• [TASK BRIEF]: Could you show each line of the records that contains the word "enum"?

• [PROVIDED RECORDS]:
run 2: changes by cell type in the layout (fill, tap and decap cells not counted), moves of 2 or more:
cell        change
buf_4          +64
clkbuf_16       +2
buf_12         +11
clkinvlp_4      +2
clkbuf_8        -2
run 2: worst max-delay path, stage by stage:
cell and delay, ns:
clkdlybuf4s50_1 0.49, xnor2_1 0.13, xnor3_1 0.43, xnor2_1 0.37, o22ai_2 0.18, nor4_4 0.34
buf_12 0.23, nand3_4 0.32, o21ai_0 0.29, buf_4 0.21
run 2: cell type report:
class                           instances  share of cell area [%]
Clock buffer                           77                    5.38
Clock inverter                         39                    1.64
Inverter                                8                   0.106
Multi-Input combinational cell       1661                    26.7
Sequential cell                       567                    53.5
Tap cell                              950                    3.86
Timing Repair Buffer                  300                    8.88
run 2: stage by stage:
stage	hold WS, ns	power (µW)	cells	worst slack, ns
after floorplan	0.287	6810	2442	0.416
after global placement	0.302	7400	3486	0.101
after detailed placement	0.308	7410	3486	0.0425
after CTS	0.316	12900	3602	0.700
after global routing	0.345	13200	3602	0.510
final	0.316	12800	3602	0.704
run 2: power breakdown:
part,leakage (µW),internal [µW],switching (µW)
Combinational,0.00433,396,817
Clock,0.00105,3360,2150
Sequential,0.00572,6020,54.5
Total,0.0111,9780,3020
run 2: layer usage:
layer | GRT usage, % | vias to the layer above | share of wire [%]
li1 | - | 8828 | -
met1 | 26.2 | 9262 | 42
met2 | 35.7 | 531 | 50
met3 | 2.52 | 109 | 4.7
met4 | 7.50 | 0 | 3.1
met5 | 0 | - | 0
**config.mk**
```make
export PLATFORM = sky130hd
export DESIGN_NAME = gpio_ctrl
export DESIGN_NICKNAME = d
export VERILOG_FILES = /design/src/rtl/gpio_ctrl_pkg.sv /design/src/rtl/gpio_sync.sv /design/src/rtl/gpio_channel.sv /design/src/rtl/gpio_ctrl.sv
export SDC_FILE = /design/constraint.sdc
export NUM_CORES = 1
export LEC_CHECK = 0
export ABC_AREA = 1
export BUFFER_PORTS_ARGS = -buffer_cell sky130_fd_sc_hd__buf_2
export CORE_MARGIN = 10
export CORE_UTILIZATION = 55
export CTS_BUF_LIST = sky130_fd_sc_hd__clkbuf_8 sky130_fd_sc_hd__clkbuf_16
export DETAILED_ROUTE_END_ITERATION = 10
export GPL_ROUTABILITY_DRIVEN = 0
export HOLD_SLACK_MARGIN = 0.06
export PLACE_DENSITY = 0.94
export SETUP_SLACK_MARGIN = 0.2
export SYNTH_ARGS = -nofsm -noshare
export SYNTH_HDL_FRONTEND = slang
export SYNTH_SLANG_ARGS = --single-unit
```
**constraint.sdc**
```tcl
create_clock -name clk -period 2.1 [get_ports clk]
set_input_delay 0.105 -clock clk [delete_from_list [all_inputs] [get_ports clk]]
set_output_delay 0.105 -clock clk [all_outputs]
set_load 0.1 [all_outputs]
```
**src/rtl/gpio_ctrl_pkg.sv**
```systemverilog
package gpio_ctrl_pkg;

    typedef enum logic [1:0] {
        CH_BIDIR   = 2'd0,
        CH_ALL_IN  = 2'd1,
        CH_ALL_OUT = 2'd2
    } ch_mode_e;

    typedef enum logic {
        RB_PIN    = 1'b0,
        RB_DRIVEN = 1'b1
    } rb_mode_e;

    localparam int REGS_PER_CH = 2;

    typedef struct packed {
        logic hit;     // address maps to a built channel
        logic ch;      // 0 = channel 1, 1 = channel 2
        logic is_dir;  // 1 = direction register, 0 = data register
    } reg_sel_t;

    function automatic reg_sel_t decode_addr(input int unsigned addr, input int unsigned num_ch);
        reg_sel_t s;
        s.hit    = (addr < num_ch * REGS_PER_CH);
        s.ch     = addr[1];
        s.is_dir = addr[0];
        return s;
    endfunction

endpackage

```
**src/rtl/gpio_sync.sv**
```systemverilog
module gpio_sync #(
    parameter int W = 8
) (
    input  logic         clk,
    input  logic         rst,
    input  logic [W-1:0] d,
    output logic [W-1:0] q
);
    logic [W-1:0] stage1, stage2;

    always_ff @(posedge clk) begin
        if (rst) begin
            stage1 <= '0;
            stage2 <= '0;
        end else begin
            stage1 <= d;
            stage2 <= stage1;
        end
    end

    assign q = stage2;

    // cycles since reset, saturating, so the check never looks before reset
    logic [1:0] live_cnt;
    always_ff @(posedge clk) begin
        if (rst)                 live_cnt <= '0;
        else if (live_cnt != 2'd2) live_cnt <= live_cnt + 2'd1;
    end

    AST_SYNC_TWO_STAGE: assert property (@(posedge clk) disable iff (rst)
        (live_cnt == 2'd2) |-> (q == $past(d, 2)));

endmodule

```
**src/rtl/gpio_channel.sv**
```systemverilog
module gpio_channel
    import gpio_ctrl_pkg::*;
#(
    parameter int              PINS        = 8,
    parameter ch_mode_e        MODE        = CH_BIDIR,
    parameter rb_mode_e        READBACK    = RB_PIN,
    parameter logic [PINS-1:0] DEFAULT_OUT = '0
) (
    input  logic            clk,
    input  logic            rst,
    input  logic            data_we,
    input  logic            dir_we,
    input  logic [PINS-1:0] wdata,
    input  logic [PINS-1:0] pin_in,
    output logic [PINS-1:0] pin_out,
    output logic [PINS-1:0] pin_tri,
    output logic [PINS-1:0] data_rd,
    output logic [PINS-1:0] dir_rd
);
    localparam bit HAS_OUT = (MODE != CH_ALL_IN);
    localparam bit HAS_DIR = (MODE == CH_BIDIR);

    logic [PINS-1:0] in_sync;
    logic [PINS-1:0] out_q;
    logic [PINS-1:0] dir_q;

    gpio_sync #(.W(PINS)) u_sync (
        .clk (clk),
        .rst (rst),
        .d   (pin_in),
        .q   (in_sync)
    );

    generate
        if (HAS_OUT) begin : g_out
            always_ff @(posedge clk) begin
                if (rst)          out_q <= DEFAULT_OUT;
                else if (data_we) out_q <= wdata;
            end
        end else begin : g_no_out
            assign out_q = '0;
        end

        if (HAS_DIR) begin : g_dir
            always_ff @(posedge clk) begin
                if (rst)         dir_q <= '1;
                else if (dir_we) dir_q <= wdata;
            end
        end else if (MODE == CH_ALL_IN) begin : g_dir_in
            assign dir_q = '1;
        end else begin : g_dir_out
            assign dir_q = '0;
        end

        if (MODE == CH_ALL_OUT) begin : g_rd_out
            assign data_rd = out_q;
        end else if (MODE == CH_BIDIR && READBACK == RB_DRIVEN) begin : g_rd_mix
            assign data_rd = (dir_q & in_sync) | (~dir_q & out_q);
        end else begin : g_rd_pin
            assign data_rd = in_sync;
        end
    endgenerate

    assign pin_out = out_q;
    assign pin_tri = dir_q;
    assign dir_rd  = dir_q;

    AST_OUT_ONLY_ON_DATA_WR: assert property (@(posedge clk) disable iff (rst)
        !data_we |=> $stable(pin_out));

endmodule

```
**src/rtl/gpio_ctrl.sv**
```systemverilog
module gpio_ctrl
    import gpio_ctrl_pkg::*;
#(
    parameter int                  ADDR_W       = 3,
    parameter int                  DATA_W       = 32,
    parameter int                  NUM_CH       = 2,
    parameter int                  CH1_PINS     = 32,
    parameter ch_mode_e            CH1_MODE     = CH_BIDIR,
    parameter rb_mode_e            CH1_READBACK = RB_PIN,
    parameter logic [CH1_PINS-1:0] CH1_DEFAULT  = '0,
    parameter int                  CH2_PINS     = 32,
    parameter ch_mode_e            CH2_MODE     = CH_BIDIR,
    parameter rb_mode_e            CH2_READBACK = RB_PIN,
    parameter logic [CH2_PINS-1:0] CH2_DEFAULT  = '0
) (
    input  logic                clk,
    input  logic                rst,
    input  logic [ADDR_W-1:0]   bus_addr,
    input  logic                bus_wr,
    input  logic [DATA_W-1:0]   bus_wdata,
    input  logic                bus_rd,
    output logic [DATA_W-1:0]   bus_rdata,
    input  logic [CH1_PINS-1:0] ch1_in,
    output logic [CH1_PINS-1:0] ch1_out,
    output logic [CH1_PINS-1:0] ch1_tri,
    input  logic [CH2_PINS-1:0] ch2_in,
    output logic [CH2_PINS-1:0] ch2_out,
    output logic [CH2_PINS-1:0] ch2_tri
);
    localparam int MAX_CH = 2;

    reg_sel_t            sel;
    logic [MAX_CH-1:0]   data_we, dir_we;
    logic [DATA_W-1:0]   data_word [MAX_CH];
    logic [DATA_W-1:0]   dir_word  [MAX_CH];
    logic [DATA_W-1:0]   rd_next;

    assign sel = decode_addr(int'(bus_addr), NUM_CH);

    generate
        for (genvar i = 0; i < MAX_CH; i++) begin : g_we
            assign data_we[i] = bus_wr && sel.hit && (sel.ch == 1'(i)) && !sel.is_dir;
            assign dir_we[i]  = bus_wr && sel.hit && (sel.ch == 1'(i)) &&  sel.is_dir;
        end
    endgenerate

    logic [CH1_PINS-1:0] c1_data, c1_dir;

    gpio_channel #(
        .PINS(CH1_PINS), .MODE(CH1_MODE), .READBACK(CH1_READBACK), .DEFAULT_OUT(CH1_DEFAULT)
    ) u_ch1 (
        .clk(clk), .rst(rst), .data_we(data_we[0]), .dir_we(dir_we[0]),
        .wdata(bus_wdata[CH1_PINS-1:0]), .pin_in(ch1_in),
        .pin_out(ch1_out), .pin_tri(ch1_tri), .data_rd(c1_data), .dir_rd(c1_dir)
    );

    always_comb begin
        data_word[0] = '0;
        dir_word[0]  = '0;
        data_word[0][CH1_PINS-1:0] = c1_data;
        dir_word[0][CH1_PINS-1:0]  = c1_dir;
    end

    generate
        if (NUM_CH == 2) begin : g_ch2
            logic [CH2_PINS-1:0] c2_data, c2_dir;

            gpio_channel #(
                .PINS(CH2_PINS), .MODE(CH2_MODE), .READBACK(CH2_READBACK), .DEFAULT_OUT(CH2_DEFAULT)
            ) u_ch2 (
                .clk(clk), .rst(rst), .data_we(data_we[1]), .dir_we(dir_we[1]),
                .wdata(bus_wdata[CH2_PINS-1:0]), .pin_in(ch2_in),
                .pin_out(ch2_out), .pin_tri(ch2_tri), .data_rd(c2_data), .dir_rd(c2_dir)
            );

            always_comb begin
                data_word[1] = '0;
                dir_word[1]  = '0;
                data_word[1][CH2_PINS-1:0] = c2_data;
                dir_word[1][CH2_PINS-1:0]  = c2_dir;
            end
        end else begin : g_no_ch2
            assign ch2_out      = '0;
            assign ch2_tri      = '1;
            assign data_word[1] = '0;
            assign dir_word[1]  = '0;
        end
    endgenerate

    always_comb begin
        rd_next = '0;
        if (sel.hit)
            rd_next = sel.is_dir ? dir_word[sel.ch] : data_word[sel.ch];
    end

    always_ff @(posedge clk) begin
        if (rst)         bus_rdata <= '0;
        else if (bus_rd) bus_rdata <= rd_next;
        else             bus_rdata <= '0;
    end

    AST_IDLE_RDATA_ZERO: assert property (@(posedge clk) disable iff (rst)
        !bus_rd |=> (bus_rdata == '0));

    AST_UNMAPPED_READ_ZERO: assert property (@(posedge clk) disable iff (rst)
        (bus_rd && (int'(bus_addr) >= NUM_CH * REGS_PER_CH)) |=> (bus_rdata == '0));

endmodule

```
**After elaboration in Yosys (flattened, before gate mapping)**

Cells that the tools add are included.

- Div/mod/pow operators: 0
- Add/sub/neg operators: 0
- Shift operators: 0
- $lt $le $gt $ge: 2
- Reductions and logical operators: 9
- Multipliers: 0
- Multiplexer cells: 7
- Equality and inequality tests: 0
- Bitwise gates (word level): 4

Operators by type and width:

| operator | count |
|---|---|
| $mux W32 | 7 |
| $logic_and A1 B1 Y1 | 7 |
| $lt A3 B3 Y1 const B | 1 |
| $not A1 Y1 | 3 |
| $reduce_or A3 Y1 | 1 |
| $ge A2 B2 Y1 const B | 1 |
| $not A1 Y2 | 1 |
| $logic_not A1 Y1 | 1 |

- Register bits: 288
- Input port bits: 103
- Bits in writable memories: 0
- Latch bits: 0
- Memories: 0
- Bits in read-only memories: 0
- Output and inout port bits: 160

**Depth between registers and ports, before layout**

- Depth in word-level cells: 5
- Mapped depth: 8
- Mapped depth without buffers: 5

**Hierarchy**

Synthesis repeated with hierarchy kept, for this count alone.

- Cells, all modules: 1564
- Area, all modules: 11830.1 um^2

By module, submodules not included:

| module | times used | area an instance (um^2) | cells an instance |
|---|---|---|---|
| gpio_channel | 2 | 2945.3 | 374 |
| gpio_sync | 2 | 1840.5 | 199 |
| gpio_ctrl | 1 | 2258.4 | 418 |

**Worst setup path after synthesis**

Ideal clock, no wire load.

- Path kind: register to register
- Start point: register g_ch2.u_ch2.dir_q[10] (netlist: g_ch2.u_ch2.dir_rd[10])
- End point: register bus_rdata[10]
- Required time: 2030 ps
- Clock period less this slack: 1352 ps
- Arrival: 1281 ps
- Stages on the path, launching flop included: 5
- Path slack: 748 ps
- Cell sequence: dfxtp_1 nand2_1 nand2_1 nand2_1 a21oi_1

- Longest elaborated chain between the ends: 4

Ends and longest elaborated chain:

| what | RTL line | RTL |
|---|---|---|
| from (decl) | gpio_channel.sv:25 | `logic [PINS-1:0] dir_q;` |
| from (signal assigned) | gpio_channel.sv:47 | `else if (dir_we) dir_q <= wdata;` |
| $mux W32 (not written as such) (3 in a row) | gpio_ctrl.sv:93 | `rd_next = sel.is_dir ? dir_word[sel.ch] : data_word[sel.ch];` |
| $mux W32 | gpio_ctrl.sv:93 |  |
| to (signal assigned) | gpio_ctrl.sv:98 | `else if (bus_rd) bus_rdata <= rd_next;` |
| to (decl) | gpio_ctrl.sv:22 | `output logic [DATA_W-1:0] bus_rdata,` |

No other way between the ends. The select of a mux whose other input is x is not followed.
A chain may end at the register's enable or synchronous reset.

**Worst setup path in the final report**

- Start point: input port bus_addr[0]
- End point: register g_ch2.u_ch2.dir_q[25] (netlist: g_ch2.u_ch2.dir_rd[25])

- Longest elaborated chain between the ends: 4

Ends and longest elaborated chain:

| what | RTL line | RTL |
|---|---|---|
| from (decl) | gpio_ctrl.sv:18 | `input logic [ADDR_W-1:0] bus_addr,` |
| $lt A3 B3 Y1 | gpio_ctrl_pkg.sv:24 | `s.hit = (addr < num_ch * REGS_PER_CH);` |
| $logic_and A1 B1 Y1 (2 in a row) | gpio_ctrl.sv:43 | `assign dir_we[i] = bus_wr && sel.hit && (sel.ch == 1'(i)) && sel.is_dir;` |
| $logic_and A1 B1 Y1 (*) | gpio_ctrl.sv:43 |  |

Mark *: on every way between the ends. The rest lies on a longest branch, timed or not.

==> run metrics <==
DR vias/cell about 5.2; critical path's slowest cell dlygate4sd3_1; Root Buffer clkbuf_16; htree depth 1; CP max FO 34; sequential share of the synthesized area 54.4%; commonest cells in the netlist 352 x nand2_1, 288 x dfxtp_1, 259 x nor2_1; Syn Inst Count about 1500; setup TNS 0 ps; clock tree buffer depth 3; FFs w/ async S/R, synth 0%; Die Area ~25000 sq um; core box area between 15000 and 20000 sq um; DR WL/cell about 18 um; syn_nets roughly 1600; mapped cell area roughly 11000 sq um; area grow syn2layout 34.0%; routed vias 10900; final wirelength roughly 37000 um; area of the multi-input gates roughly 3600 sq um; PwrDens approximately 890 nW/um^2; CP Buf/Inv Count 5; Hold Crit Class primary input to register; vias in the first global route between 10000 and 15000; pin count of the biggest net entering global routing roughly 130; first-pass GRT wire length between 50000 and 60000 um; max cap viols 0; final setup vio count 0; #FFs+latches synth roughly 290; GR Overflow Total 0; synth top area cells dfxtp_1 54%, nand2_1 12%, nor2_1 9.2%; Top FF cell, synth dfxtp_1; row count 50; Total GRT Usage around 28%; final hold violation count 0; top-count cell post-synth nand2_1; CP Launch Type primary input; Cell variety after synth 12; worst-path cell chain dlygate4sd3_1 -> buf_2 -> buf_12 -> nand3_1 -> buf_4 -> nand2_1 -> nand3_1 -> dlygate4sd3_1; CP endpoint kind register; Max VDD drop 0.661 mV; Final HPWL DP about 21000 um; share of layout cells above drive strength 1 18.3%; Max Fclk about 560 MHz; latest clock arrival within the worst-skew pair 540 ps; Sink Count roughly 290; CTS clk-pin slew, worst paths 70 ps; initial antenna violation count 2; max_slew headroom between 20% and 30%; Ports 263; DR iter-0 viols ~1400; Initial DRT Pass Iterations 6; post-synth top area share roughly 54%; YS warnings 0; kind of critical path primary input to register; Final nets ~1900; storage element area 5770 sq um; initial core utilization between 50% and 60%; Critical Path RT around 2500 ps; postcts setup bufs 0; # port buffers 262; fill cell count 1197; antenna-violating nets left 0; clk_skew about 16 ps; Die Span X roughly 160 um; number of buffers created by CTS 28; Post-Syn Area per Cell slightly above 7 sq um; Arrival @ worst endpoint ~2200 ps; Slew Viols, Final 0; crit-path max cell delay approximately 600 ps; DRC violation count after routing 0; Slew @ Worst Pin between 1000 and 1500 ps; Leakage 7.29 nW; RSZ-0062 raised after global routing no; EDFF count, synth 0; CTS tree yes; chip height 159 um; Synth area leader dfxtp_1; min cycle time layout between 1500 and 2000 ps; cell family with most CP delay buffers and inverters; status completed; Final period util around 85%; utilization after layout 75.4%
-- logic make-up after synthesis --
family                 share of synthesized area (%)
and+or+nand+nor                                 32.2
DFF                                             54.4
AOI/OAI and AO/OA                               1.51
buffers and inverters                           11.9
-- flip-flops by register name, indices dropped and copies added (netlist names) --
signal / count
bus_rdata: 32
g_ch2.u_ch2.dir_rd: 32
g_ch2.u_ch2.pin_out: 32
g_ch2.u_ch2.u_sync.q: 32
g_ch2.u_ch2.u_sync.stage1: 32
u_ch1.dir_rd: 32
u_ch1.pin_out: 32
u_ch1.u_sync.q: 32
u_ch1.u_sync.stage1: 32
-- layout make-up --
class                           count  area share (%)
Timing Repair Buffer              404            19.3
Inverter                          229            6.09
Multi-Input combinational cell    841            25.3
Antenna cell                        2          0.0353
Clock buffer                       32            5.33
Tap cell                          260            2.29
Clock inverter                     19            1.01
Sequential cell                   288            40.6
-- report_power, final --
| group | switching [mW] | total (mW) | internal, mW |
|---|---|---|---|
| combinational | 1.50 | 2.00 | 0.506 |
| clock | 2.10 | 4.90 | 2.80 |
| sequential | 0.106 | 5.79 | 5.68 |
-- layout by cell type (no fill, tap or decap), types with 5 or more instances in the layout --
master         netlist  final
a21oi_1             32     32
clkbuf_16            0     28
nand2_1            352    352
nand4_1             96     96
dlygate4sd3_1        0    118
inv_1              227    239
nor2_1             259    256
nand3_1            101    100
dfxtp_1            288    288
buf_12               0      5
buf_2               27    260
buf_4                0     20
-- final timing paths --
path                                                          start                             endpoint  slack (ps)  cells after the start
worst max-delay path                                    bus_addr[0]  g_ch2.u_ch2.dir_rd[25]$_SDFFE_PP1P_         320                      8
worst min-delay path                                     ch1_in[23]   u_ch1.u_sync.stage1[23]$_SDFF_PP0_         300                      4
worst max register to register  g_ch2.u_ch2.dir_rd[29]$_SDFFE_PP1P_  g_ch2.u_ch2.dir_rd[29]$_SDFFE_PP1P_         890                      3
worst min register to register   u_ch1.u_sync.stage1[24]$_SDFF_PP0_        u_ch1.u_sync.q[24]$_SDFF_PP0_         390                      2
-- worst min-delay path, stage by stage --
cell and delay [ps]:
dlygate4sd3_1 510, buf_2 90, inv_1 30, nor2_1 60
-- metal layers --
metal	global-route usage (%)	share of wire, %	wire [um]	vias up
met5	0	0	0	-
met4	15.6	6.3	2340	0
met3	6.74	9.0	3330	186
met2	45.6	47	17500	722
met1	32.5	37	13700	4870
li1	-	-	-	5084
-- repair_timing --
item,CTS,global route
hold buffers,118,0
hold endpoints to repair,203,0
resized for setup,0,9
endpoints found under the setup margin,0,13
-- stage by stage --
step           instances  power (mW)  hold WS, ps  cell area, sq um  setup WS (ps)
2_1_floorplan       1456        7.22          212             10600            748
3_3_place_gp        1904        7.61          304             12100            760
3_5_place_dp        1904        7.65          311             12100            689
4_1_cts             2073        12.6          273             14100            247
5_1_grt             2075        13.1          323             14200            199
6_report            2075        12.7          295             14200            321
(Power assumes the default switching activity.)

• [EXERCISE ANSWER]:
    typedef enum logic [1:0] {
    typedef enum logic {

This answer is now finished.